Ravi Vadlamani (born 21 July 1956) is a chartered Accountant by profession, Senior Partner in M/s Umamaheswara Rao & Co., a social entrepreneur, philanthropist, was elected as Director on the Board of Rotary International through an election process. He is past District Governor Rotary International (Dist.3150), President, Round Table India,  Chairman Indian Red Cross Society, Guntur.

Education and personal life
He obtained his Bachelor of Commerce degree from TJPS College Andhra University. He also did his Chartered Accountancy, A.C.S., F.C.A. Fund Managers Course Conducted by Unit Trust of India. Merchant Banking Course Conducted by Unit Trust of India. Fellow Member, The Institute of Chartered Accountants of India. Member, The Institute of Company Secretaries of India.

Career
He started his career as a Chartered Accountant in M/s Umamaheswara Rao & Co., As a professional Chartered Accountant, he handled tax matters of  Corporate, Non-Corporate and Not-for-Profit Organizations and represented clients at various levels of Income Tax Department of Government of India. He also conducted central audits for various public sector banks in India, including State Bank of India, Canara Bank, Pinakini Grameena Bank and Indian Bank. 
He also led teams conducting official audits for public sector corporations like Power Grid Corporation of India, National Thermal Power Corporation Limited, Hindustan Petroleum Corporation Ltd, Visakha Refinery, Bharat Heavy Plates & Vessels Ltd, National Mineral Development Corporation, the State Trading Corporation of India Ltd.

Professional affiliation
He represented five Southern States as the Regional Council Member of the Institute of Chartered Accountants of India for three years from 1988 to 1991. 
He was also the chairman, Professional Development Committee of the Southern India Regional Council of The Institute of Chartered Accountants of India in the year 1989, Company Law Committee of the Southern India Regional Council of The Institute of Chartered Accountants of India - 1988.
He was also Member, Taxation and Corporate Laws Sub-Committee of the Federation of Indian Chambers of Commerce & Industry (FICCI), New Delhi from 1998 to 2002.
He served as the chairman, Public Relations Committee of the Southern India Regional Council of the Institute of Chartered Accountants of India (ICAI) in 1991. Ravi Vadlamani worked as vice-chairman, Guntur Branch of the Southern India Regional Council of The Institute of Chartered Accountants of India - 1998.

Service to the society
Ravi has participated in social service programmes of Rotary International.
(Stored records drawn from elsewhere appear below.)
<file path="config.mk">
export PLATFORM = sky130hd
export DESIGN_NAME = hid_keyboard_report_builder_core
export DESIGN_NICKNAME = d
export VERILOG_FILES = /design/src/sv/hkrb_pkg.sv /design/src/sv/hkrb_front.sv /design/src/sv/hkrb_cmd_queue.sv /design/src/sv/hkrb_engine.sv /design/src/sv/hid_keyboard_report_builder_core.sv
export SDC_FILE = /design/constraint.sdc
export NUM_CORES = 1
export LEC_CHECK = 0
export BUFFER_PORTS_ARGS = -buffer_cell sky130_fd_sc_hd__clkbuf_2
export CAP_MARGIN = 20
export CORE_MARGIN = 2
export CORE_UTILIZATION = 25
export CTS_BUF_LIST = sky130_fd_sc_hd__clkbuf_16
export DETAILED_ROUTE_END_ITERATION = 10
export GPL_TIMING_DRIVEN = 0
export PLACE_DENSITY = 0.47
export SLEW_MARGIN = 25
export SYNTH_ARGS = -nofsm -noshare
export SYNTH_HDL_FRONTEND = slang
export SYNTH_SLANG_ARGS = --single-unit
</file>
<file path="constraint.sdc">
create_clock -name clk -period 3 [get_ports clk]
set_input_delay 0.45 -clock clk [delete_from_list [all_inputs] [get_ports clk]]
set_output_delay 0.45 -clock clk [all_outputs]
set_load 0.05 [all_outputs]
</file>
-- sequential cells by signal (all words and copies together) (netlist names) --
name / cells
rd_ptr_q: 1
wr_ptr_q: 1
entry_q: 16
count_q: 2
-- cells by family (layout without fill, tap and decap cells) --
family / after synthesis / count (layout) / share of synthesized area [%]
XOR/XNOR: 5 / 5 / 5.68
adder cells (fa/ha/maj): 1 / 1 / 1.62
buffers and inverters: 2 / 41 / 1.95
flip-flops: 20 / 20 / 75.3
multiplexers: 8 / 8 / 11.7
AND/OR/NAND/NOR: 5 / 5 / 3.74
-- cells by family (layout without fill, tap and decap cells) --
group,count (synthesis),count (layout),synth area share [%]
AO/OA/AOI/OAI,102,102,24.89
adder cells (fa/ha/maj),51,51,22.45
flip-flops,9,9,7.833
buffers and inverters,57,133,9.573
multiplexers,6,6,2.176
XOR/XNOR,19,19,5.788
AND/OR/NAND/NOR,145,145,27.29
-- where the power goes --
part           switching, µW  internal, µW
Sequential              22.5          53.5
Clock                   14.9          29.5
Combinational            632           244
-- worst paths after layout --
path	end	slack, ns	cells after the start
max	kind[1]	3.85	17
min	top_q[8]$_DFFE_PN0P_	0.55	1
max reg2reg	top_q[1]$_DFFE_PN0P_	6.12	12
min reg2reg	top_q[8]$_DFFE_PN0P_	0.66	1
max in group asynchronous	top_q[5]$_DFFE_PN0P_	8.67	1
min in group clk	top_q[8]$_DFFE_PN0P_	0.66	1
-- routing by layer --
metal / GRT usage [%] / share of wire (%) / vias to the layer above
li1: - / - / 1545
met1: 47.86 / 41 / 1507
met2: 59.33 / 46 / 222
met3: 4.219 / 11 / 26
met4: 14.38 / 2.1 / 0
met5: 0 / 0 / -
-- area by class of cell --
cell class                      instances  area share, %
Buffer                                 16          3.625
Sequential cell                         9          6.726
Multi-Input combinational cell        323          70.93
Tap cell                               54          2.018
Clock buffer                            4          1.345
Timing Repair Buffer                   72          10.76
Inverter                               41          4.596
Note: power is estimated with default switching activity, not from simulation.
[config.mk]
export PLATFORM = sky130hd
export DESIGN_NAME = integer_to_ascii_formatter
export DESIGN_NICKNAME = d
export VERILOG_FILES = /design/src/rtl/core/itoa_pkg.sv /design/src/rtl/core/itoa_conv.sv /design/src/rtl/core/itoa_emit.sv /design/src/rtl/core/integer_to_ascii_formatter.sv
export VERILOG_INCLUDE_DIRS = /design/src /design/src/rtl/core
export SDC_FILE = /design/constraint.sdc
export NUM_CORES = 1
export LEC_CHECK = 0
export ABC_CLOCK_PERIOD_IN_PS = 4300
export CAP_MARGIN = 20
export CELL_PAD_IN_SITES_DETAIL_PLACEMENT = 0
export CELL_PAD_IN_SITES_GLOBAL_PLACEMENT = 1
export CORE_UTILIZATION = 46
export CTS_CLUSTER_DIAMETER = 120
export DETAILED_ROUTE_END_ITERATION = 6
export DONT_BUFFER_PORTS = 1
export GPL_TIMING_DRIVEN = 0
export HOLD_SLACK_MARGIN = 0.15
export PLACE_DENSITY_LB_ADDON = 0.1
export SKIP_LAST_GASP = 1
export SLEW_MARGIN = 40
export SYNTH_ARGS = -nofsm -noshare
export SYNTH_HDL_FRONTEND = slang
export SYNTH_HIERARCHICAL = 1
export SYNTH_SLANG_ARGS = --single-unit
[constraint.sdc]
create_clock -name clock -period 4.3 [get_ports clock]
set_clock_uncertainty 0.2 [all_clocks]
set_input_delay 0.215 -clock clock [delete_from_list [all_inputs] [get_ports clock]]
set_output_delay 0.215 -clock clock [all_outputs]
set_load 0.02 [all_outputs]
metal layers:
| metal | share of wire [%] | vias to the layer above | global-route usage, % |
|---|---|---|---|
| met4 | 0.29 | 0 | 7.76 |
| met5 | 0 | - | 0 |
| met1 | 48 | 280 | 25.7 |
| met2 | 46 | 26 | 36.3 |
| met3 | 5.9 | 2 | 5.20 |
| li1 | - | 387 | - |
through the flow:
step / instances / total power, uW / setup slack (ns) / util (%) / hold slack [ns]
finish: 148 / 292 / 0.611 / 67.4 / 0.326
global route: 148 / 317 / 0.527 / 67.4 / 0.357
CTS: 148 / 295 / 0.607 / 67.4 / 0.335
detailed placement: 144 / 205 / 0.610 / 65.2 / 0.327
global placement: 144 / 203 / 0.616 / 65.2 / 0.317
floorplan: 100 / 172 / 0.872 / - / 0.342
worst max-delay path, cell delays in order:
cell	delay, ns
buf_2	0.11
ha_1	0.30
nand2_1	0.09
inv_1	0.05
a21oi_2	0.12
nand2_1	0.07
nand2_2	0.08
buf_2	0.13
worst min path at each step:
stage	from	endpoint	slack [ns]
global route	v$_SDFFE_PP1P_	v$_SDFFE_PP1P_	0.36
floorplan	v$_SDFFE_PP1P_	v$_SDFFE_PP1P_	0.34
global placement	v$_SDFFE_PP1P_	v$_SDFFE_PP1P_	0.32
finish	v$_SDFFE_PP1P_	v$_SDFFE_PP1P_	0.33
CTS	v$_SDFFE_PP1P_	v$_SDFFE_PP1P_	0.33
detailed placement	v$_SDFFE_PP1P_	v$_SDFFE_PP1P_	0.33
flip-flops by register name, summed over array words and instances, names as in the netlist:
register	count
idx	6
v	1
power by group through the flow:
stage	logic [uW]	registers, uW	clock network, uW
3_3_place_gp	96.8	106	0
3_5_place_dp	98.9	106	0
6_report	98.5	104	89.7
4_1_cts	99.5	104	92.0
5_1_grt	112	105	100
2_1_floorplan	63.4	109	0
--- config.mk ---
export PLATFORM = sky130hd
export DESIGN_NAME = tcw_apb_regs
export DESIGN_NICKNAME = d
export VERILOG_FILES = /design/src/rtl/tcw_pkg.sv /design/src/rtl/tcw_apb_regs.sv
export SDC_FILE = /design/constraint.sdc
export NUM_CORES = 1
export LEC_CHECK = 0
export BUFFER_PORTS_ARGS = -buffer_cell sky130_fd_sc_hd__buf_2
export CORE_MARGIN = 3
export CORE_UTILIZATION = 25
export DETAILED_ROUTE_END_ITERATION = 8
export PLACE_DENSITY = 0.68
export SLEW_MARGIN = 20
export SYNTH_ARGS = -nofsm -noshare
export SYNTH_HDL_FRONTEND = slang
export SYNTH_SLANG_ARGS = --single-unit
--- constraint.sdc ---
create_clock -name clk -period 0.8 [get_ports clk]
set_clock_uncertainty 0.15 [all_clocks]
set_input_delay 0.04 -clock clk [delete_from_list [all_inputs] [get_ports clk]]
set_output_delay 0.04 -clock clk [all_outputs]
set_load 0.03 [all_outputs]
--- src/rtl/tcw_pkg.sv ---
// Shared types, constants and the address helper of the text console writer.
// No dependencies; every other console module but tcw_ram imports this package.
package tcw_pkg;

  localparam int ROWS   = 25;
  localparam int COLS   = 80;
  localparam int CELLS  = ROWS * COLS;
  localparam int ADDR_W = $clog2(CELLS);
  localparam int ROW_W  = 5;
  localparam int COL_W  = 7;
  localparam int CHAR_W = 8;
  localparam int ATTR_W = 8;
  localparam int CELL_W = ATTR_W + CHAR_W;

  localparam int TAB_SPACES = 5;
  localparam int TAB_CNT_W  = 3;

  localparam logic [CHAR_W-1:0] CH_BS    = 8'd8;
  localparam logic [CHAR_W-1:0] CH_TAB   = 8'd9;
  localparam logic [CHAR_W-1:0] CH_LF    = 8'd10;
  localparam logic [CHAR_W-1:0] CH_CR    = 8'd13;
  localparam logic [CHAR_W-1:0] CH_SPACE = 8'h20;

  localparam logic CMD_PUT  = 1'b0;
  localparam logic CMD_READ = 1'b1;

  localparam logic [ATTR_W-1:0] ATTR_RESET = 8'h07;

  localparam int APB_ADDR_W = 3;
  localparam int APB_DATA_W = 32;
  localparam int REG_IDX_W  = 1;
  localparam logic [REG_IDX_W-1:0] REG_DEFAULT_ATTR = 1'b0;

  typedef enum logic [2:0] {
    ST_CLEAR,
    ST_IDLE,
    ST_PUT,
    ST_TAB,
    ST_FILL,
    ST_READ,
    ST_READ_DATA,
    ST_DONE
  } tcw_state_t;

  typedef struct packed {
    logic              command;
    logic [CHAR_W-1:0] char_code;
    logic [ATTR_W-1:0] attribute;
    logic [ROW_W-1:0]  read_row;
    logic [COL_W-1:0]  read_col;
  } tcw_item_t;

  typedef struct packed {
    logic [ROW_W-1:0]  cursor_row;
    logic [COL_W-1:0]  cursor_col;
    logic [CELL_W-1:0] cell_value;
    logic              scrolled;
  } tcw_result_t;

  // The screen is a ring of rows: logical row r lives in physical row
  // (r + base) mod ROWS, so a scroll only moves the base and refills one row.
  function automatic logic [ADDR_W-1:0] cell_addr(input logic [ROW_W-1:0] row,
                                                  input logic [COL_W-1:0] col,
                                                  input logic [ROW_W-1:0] base);
    logic [ROW_W:0] prow;
    prow = {1'b0, row} + {1'b0, base};
    if (prow >= (ROW_W+1)'(ROWS)) begin
      prow = prow - (ROW_W+1)'(ROWS);
    end
    return ADDR_W'(prow) * ADDR_W'(COLS) + ADDR_W'(col);
  endfunction

endpackage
Over the years, he served in different capacities and was elected as the Director of Rotary International. He is the first from Telugu States (Andhra Pradesh and Telangana) in India to have been elected to the coveted post of International director in Rotary in its history. Ravi defeated two rivals in a three-cornered contest. He would join the board of directors of Rotary International in July, 2021 and serve in the role for two years.
The results of the two-month-long process of online polling were declared on March 4, 2020. As many as 1405 members from 824 clubs in 9 rotary districts spread over the States of Andhra Pradesh, Telangana, Karnataka, Goa and Maharashtra exercised their franchise.
Earlier, he served as the District Governor of RI district 3150.
During his tenure as District Governor and also in the succeeding years, he has taken an active role in providing 10,000 bore-wells under "Water for Life" program of Rotary International in villages of Guntur, Prakasam, Khammam, Warangal, Nizamabad, Kamareddy, Rangareddy and Adilabad Districts. 
Overhead Reservoirs were built for serving protected drinking water through the distribution networks under the "Water for Life" program  in Kothagudem, Katarivaripalem, Nizampatnam and Piduguralla Areas.
He participated in the project that provided more than 300 Reverse Osmosis Water Plants in Guntur, Prakasam in Andhra Pradesh and many  Telangana Districts, where people are affected by Endemic Skeletal Fluorosis, at a cost of Rs. 5 crores (INR 50 million).
He was associated with the project of construction of a check-dam to irrigate farm fields with a view to meeting the needs of several farmers in Kothagudem area.  More than 30 mini Protected Water Schemes and over 400 open wells in several villages of Coastal Districts of the Nizampatnam area were also dug as part of the program. Ravi participated in a programme that has provided irrigation facility to help poor and marginal farmers through over 300 tube wells in Guntur and Prakasam Districts of Andhra Pradesh.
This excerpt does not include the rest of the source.